NIRS-based monitoring of kidney graft perfusion

Abstract

Introduction Acute early vascular complications are rare, but serious complications after kidney transplantation. They often result in graft loss. For this reason, shortening the diagnostic process is crucial. Currently, it is standard procedure to monitor renal graft perfusion using Doppler ultrasound (DU). With respect to acute vascular complications, the main disadvantage of this type of examination is its periodicity. It would be of great benefit if graft blood perfusion could be monitored continuously during the early postoperative period. It appears evident that a well-designed near infrared spectroscopy (NIRS) monitoring system could prove very useful during the early post-transplantation period. Its role in the immediate diagnosis of vascular complications could result in a significant increase in graft salvage, thus improving the patient’s overall quality of life and lowering morbidity and mortality for renal graft recipients. The aim of this study was to design, construct and test such a monitoring system. Materials and methods We designed a rough NIRS-based system prototype and prepared a two-stage laboratory experiment based on a laboratory pig model. In the first stage, a total of 10 animals were used to verify and optimize the technical aspects and functionality of the prototype sensor by testing it on the animal kidneys in-vivo. As a result of these tests, a more specific prototype was designed. During the second stage, we prepared a unique laboratory model of a pig kidney autotransplantation and tested the system for long-term functionality on a group of 20 animals. Overall sensitivity and specificity were calculated, and a final prototype was prepared and completed with its own analytic software and chassis. Results We designed and constructed a NIRS-based system for kidney graft perfusion monitoring.
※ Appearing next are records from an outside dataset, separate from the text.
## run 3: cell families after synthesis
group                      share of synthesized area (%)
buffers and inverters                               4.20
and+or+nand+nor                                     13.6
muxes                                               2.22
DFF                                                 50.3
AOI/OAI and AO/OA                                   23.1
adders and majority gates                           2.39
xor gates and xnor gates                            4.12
Context: an optimization exercise on an open-source flow, tuned for small area, a short achievable clock period and few clock cycles per item. The choices shown serve that exercise and are no tape-out recipe.
Function was checked by simulation only, so behaviour that the tests miss may differ from the original.
Power is estimated from default activity; no workload was simulated.

--- design/flow/config.mk ---
export PLATFORM = sky130hd
export DESIGN_NAME = fft_top
export DESIGN_NICKNAME = fft_top
export VERILOG_FILES = /design/flow/design.v
export SDC_FILE = /design/flow/constraint.sdc
export NUM_CORES = 4
export LEC_CHECK = 0
export ABC_AREA = 1
export CAP_MARGIN = 20
export CORE_MARGIN = 2
export CORE_UTILIZATION = 40
export SETUP_SLACK_MARGIN = 3.0
export SLEW_MARGIN = 20
From an optimization exercise on the open Yosys and OpenROAD flow, aimed at small area; shortcuts taken in it are not production practice.
Where RTL was checked, it was by simulation tests only, not by an equivalence proof against the original.

==> inputs of yarrow <==
Design sidTop, start of the top module:
module sidTop (
  input  logic            clk,
  input  logic            arstN,
  input  logic            clkEn,         
  input  logic            we,
  input  sidPkg::regAddrT addr,
  input  sidPkg::regDataT dataW,
  output sidPkg::regDataT dataR,
  output sidPkg::sampleT  audioOut
);
export LEC_CHECK = 0
export CAP_MARGIN = 20
export CORE_MARGIN = 2
export CORE_UTILIZATION = 60
export CTS_BUF_LIST = sky130_fd_sc_hd__clkbuf_4
export GPL_TIMING_DRIVEN = 0
export SLEW_MARGIN = 20
create_clock -name core_clock -period 9.0 [get_ports {clk}]
standard.sh (not shown) runs the stock make flow with config.mk's settings and CLKGATE_MAP_FILE= SYNTH_SCRIPT=/design/flow/synth_recipe.tcl, a recipe that flattens the netlist after the stock synthesis.
==> flow/flow/run.sh <==
#!/bin/bash
# Own layout flow:
#  1. the standard synthesis (standard.sh), unchanged;
#  2. its combinational logic re-mapped for area with ABC (flow/remap.ys);
#     registers, full adders and tie cells are kept as they are;
#  3. a polarity clean-up (flow/faflip.py): full adders and simple gates
#     built in whichever polarity leaves the fewest inverters; then steps 2
#     and 3 once more;
#  4. the standard layout from floorplan on, with clock tree synthesis told
#     not to add dummy loads.
set -euo pipefail
R=$PWD/orfs/results/$FLOW_PLATFORM/sidTop/base
LIB=$FLOW_HOME/platforms/$FLOW_PLATFORM/lib/sky130_fd_sc_hd__tt_025C_1v80.lib
YOSYS=$FLOW_HOME/../tools/install/yosys/bin/yosys
[[ -x $YOSYS ]] || YOSYS=yosys
PERIOD_PS=$(python3 -c "print(int(round(float('$FLOW_PERIOD_NS') * 1000)))")

bash standard.sh "$R/1_2_yosys.v" > synth.log 2>&1
cp "$R/1_2_yosys.v" "$R/1_2_yosys_std.v"

printf 'set_driving_cell sky130_fd_sc_hd__buf_1\nset_load 5\n' > remap.constr
KEEP=$(grep -oE "sky130_fd_sc_hd__(df|fa_|conb|edf|sdf|dl)[A-Za-z0-9_]*" "$R/1_2_yosys_std.v" | sort -u | tr '\n' ' ')
# the platform's don't-use cells (low-power and probe cells) stay out of the mapping
DONTUSE=$(grep -oE 'cell \("?sky130_fd_sc_hd__(lpflow|probe)[A-Za-z0-9_]*' "$LIB" | sed -E 's/cell \("?/-dont_use /' | sort -u | tr '\n' ' ')
sed -e "s|{LIB}|$LIB|g" -e "s|{DONTUSE}|$DONTUSE|" -e "s|{KEEP}|$KEEP|" -e "s|{IN}|$R/1_2_yosys_std.v|" \
    -e "s|{TOP}|$FLOW_TOP|" -e "s|{SCRIPT}|$PWD/flow/area.abc|" -e "s|{CONSTR}|$PWD/remap.constr|" \
    -e "s|{PERIOD_PS}|$PERIOD_PS|" -e "s|{OUT}|$R/1_2_yosys_remap.v|" -e "s|{STAT}|$PWD/remap_stat.txt|" \
    flow/remap.ys > remap.ys
$YOSYS -q -l remap.log -s remap.ys > remap.out 2>&1

python3 flow/faflip.py "$LIB" "$R/1_2_yosys_remap.v" "$R/1_2_yosys_flip.v" > faflip.log 2>&1

# a second round: ABC again around the re-polarised adders, then the clean-up
sed -e "s|{LIB}|$LIB|g" -e "s|{DONTUSE}|$DONTUSE|" -e "s|{KEEP}|$KEEP|" -e "s|{IN}|$R/1_2_yosys_flip.v|" \
    -e "s|{TOP}|$FLOW_TOP|" -e "s|{SCRIPT}|$PWD/flow/area.abc|" -e "s|{CONSTR}|$PWD/remap.constr|" \
    -e "s|{PERIOD_PS}|$PERIOD_PS|" -e "s|{OUT}|$R/1_2_yosys_remap2.v|" -e "s|{STAT}|$PWD/remap2_stat.txt|" \
    flow/remap.ys > remap2.ys
$YOSYS -q -l remap2.log -s remap2.ys > remap2.out 2>&1
python3 flow/faflip.py "$LIB" "$R/1_2_yosys_remap2.v" "$R/1_2_yosys_flip2.v" > faflip2.log 2>&1
cp "$R/1_2_yosys_flip2.v" "$R/1_2_yosys.v"

CTS="-sink_clustering_enable -repair_clock_nets -dont_use_dummy_load -buf_list sky130_fd_sc_hd__clkbuf_8 -sink_clustering_size 18 -sink_clustering_max_diameter 55"
bash standard.sh "CTS_ARGS=$CTS" finish > layout.log 2>&1
Other scripts of this flow, unchanged in this note and not shown: flow/flow/area.abc, flow/flow/faflip.py, flow/flow/libinfo.py, flow/flow/remap.ys
==> zinc: changes against yarrow <==
--- a/flow/design.v
+++ b/flow/design.v
@@ -933,16 +933,17 @@
   logic q56;
   logic q57;
   logic q58;
   logic q59;
   logic q60;
   logic q61;
   logic [19:0] sclA, sclB;
   logic [19:0] scl;
+  logic [12:0] sclC;
   assign m0 = (wave[0][0] & env[0][0]) ^ (wave[1][0] & env[1][0]) ^ (wave[2][0] & env2g[0]);
   assign m1 = ((wave[0][0] & env[0][0]) & (wave[1][0] & env[1][0])) | ((wave[0][0] & env[0][0]) & (wave[2][0] & env2g[0])) | ((wave[1][0] & env[1][0]) & (wave[2][0] & env2g[0]));
   assign m2 = (wave[0][0] & env[0][1]) ^ (wave[0][1] & env[0][0]) ^ (wave[1][0] & env[1][1]);
   assign m3 = ((wave[0][0] & env[0][1]) & (wave[0][1] & env[0][0])) | ((wave[0][0] & env[0][1]) & (wave[1][0] & env[1][1])) | ((wave[0][1] & env[0][0]) & (wave[1][0] & env[1][1]));
   assign m4 = (wave[1][1] & env[1][0]) ^ m2 ^ (wave[2][0] & env2g[1]);
   assign m5 = ((wave[1][1] & env[1][0]) & m2) | ((wave[1][1] & env[1][0]) & (wave[2][0] & env2g[1])) | (m2 & (wave[2][0] & env2g[1]));
   assign m6 = (wave[2][1] & env2g[0]) ^ m1 ^ m4;
   assign m7 = ((wave[2][1] & env2g[0]) & m1) | ((wave[2][1] & env2g[0]) & m4) | (m1 & m4);
@@ -1520,17 +1521,22 @@
   assign q56 = ~(clipDly[15] & volume[1]) ^ (clipDly[14] & volume[2]) ^ (clipDly[13] & volume[3]);
   assign q57 = (~(clipDly[15] & volume[1]) & (clipDly[14] & volume[2])) | (~(clipDly[15] & volume[1]) & (clipDly[13] & volume[3])) | ((clipDly[14] & volume[2]) & (clipDly[13] & volume[3]));
   assign q58 = q51 ^ q56 ^ q53;
   assign q59 = (q51 & q56) | (q51 & q53) | (q56 & q53);
   assign q60 = ~(clipDly[15] & volume[2]) ^ (clipDly[14] & volume[3]) ^ q57;
   assign q61 = (~(clipDly[15] & volume[2]) & (clipDly[14] & volume[3])) | (~(clipDly[15] & volume[2]) & q57) | ((clipDly[14] & volume[3]) & q57);
   assign sclA = {1'b1, ~(clipDly[15] & volume[3]), q60, q58, q54, q45, q41, q37, q33, q29, q25, q21, q17, q13, q9, q5, q4, q0, (clipDly[1] & volume[0]), (clipDly[0] & volume[0])};
   assign sclB = {1'b0, q61, q59, q55, 1'b0, q48, q44, q40, q36, q32, q28, q24, q20, q16, q12, q8, 1'b0, 1'b0, (clipDly[0] & volume[1]), 1'b0};
-  assign scl = sclA + sclB;
+  assign sclC[0] = 1'b0;
+  for (genvar k = 0; k < 12; k++) begin : gscl
+    assign scl[k] = sclA[k] ^ sclB[k] ^ sclC[k];
+    assign sclC[k+1] = (sclA[k] & sclB[k]) | (sclA[k] & sclC[k]) | (sclB[k] & sclC[k]);
+  end
+  assign scl[19:12] = sclA[19:12] + sclB[19:12] + {7'd0, sclC[12]};
   always_comb begin
     if (!sum[21] && (sum[20] || sum[19]))      clipped = 16'sh7fff;
     else if (sum[21] && !(sum[20] && sum[19])) clipped = -16'sh8000;
     else                                       clipped = sum[19:4];
   end
   always_ff @(posedge clk or negedge arstN) begin
     if (!arstN) begin
       clipReg  <= '0;
--- a/flow/flow/run.sh
+++ b/flow/flow/run.sh
@@ -34,10 +34,10 @@
 sed -e "s|{LIB}|$LIB|g" -e "s|{DONTUSE}|$DONTUSE|" -e "s|{KEEP}|$KEEP|" -e "s|{IN}|$R/1_2_yosys_flip.v|" \
     -e "s|{TOP}|$FLOW_TOP|" -e "s|{SCRIPT}|$PWD/flow/area.abc|" -e "s|{CONSTR}|$PWD/remap.constr|" \
     -e "s|{PERIOD_PS}|$PERIOD_PS|" -e "s|{OUT}|$R/1_2_yosys_remap2.v|" -e "s|{STAT}|$PWD/remap2_stat.txt|" \
     flow/remap.ys > remap2.ys
 $YOSYS -q -l remap2.log -s remap2.ys > remap2.out 2>&1
 python3 flow/faflip.py "$LIB" "$R/1_2_yosys_remap2.v" "$R/1_2_yosys_flip2.v" > faflip2.log 2>&1
 cp "$R/1_2_yosys_flip2.v" "$R/1_2_yosys.v"
 
-CTS="-sink_clustering_enable -repair_clock_nets -dont_use_dummy_load -buf_list sky130_fd_sc_hd__clkbuf_8 -sink_clustering_size 18 -sink_clustering_max_diameter 55"
+CTS="-sink_clustering_enable -repair_clock_nets -dont_use_dummy_load -buf_list sky130_fd_sc_hd__clkbuf_8 -sink_clustering_size 16 -sink_clustering_max_diameter 50"
 bash standard.sh "CTS_ARGS=$CTS" finish > layout.log 2>&1
==> results.txt <==
* Tcrit/Tclk final at 0.9619
* Status: finished clean
* RePlAce Congestion at 0.9315
* Core area at 0.04432 sq mm
* Fill count at between 3000 and 4000
* Met3 WL at about 5.7 mm
* Fin area at about 0.029 sq mm
* Reg2reg start: genVoice[0].iEnv.env[0]$_DFFE_PN0P_
the above is filed under yarrow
The measurement system provided reliable performance and 100% sensitivity when detecting acute diminished blood perfusion of the transplanted kidneys in laboratory conditions. Conclusion The system appears to be a useful tool for diagnosing diminished blood perfusion of kidney transplants during the early postoperative period. However, further testing is still required. We believe that applying our method in current human transplantation medicine is feasible, and we are confident that our prototype is ready for human testing.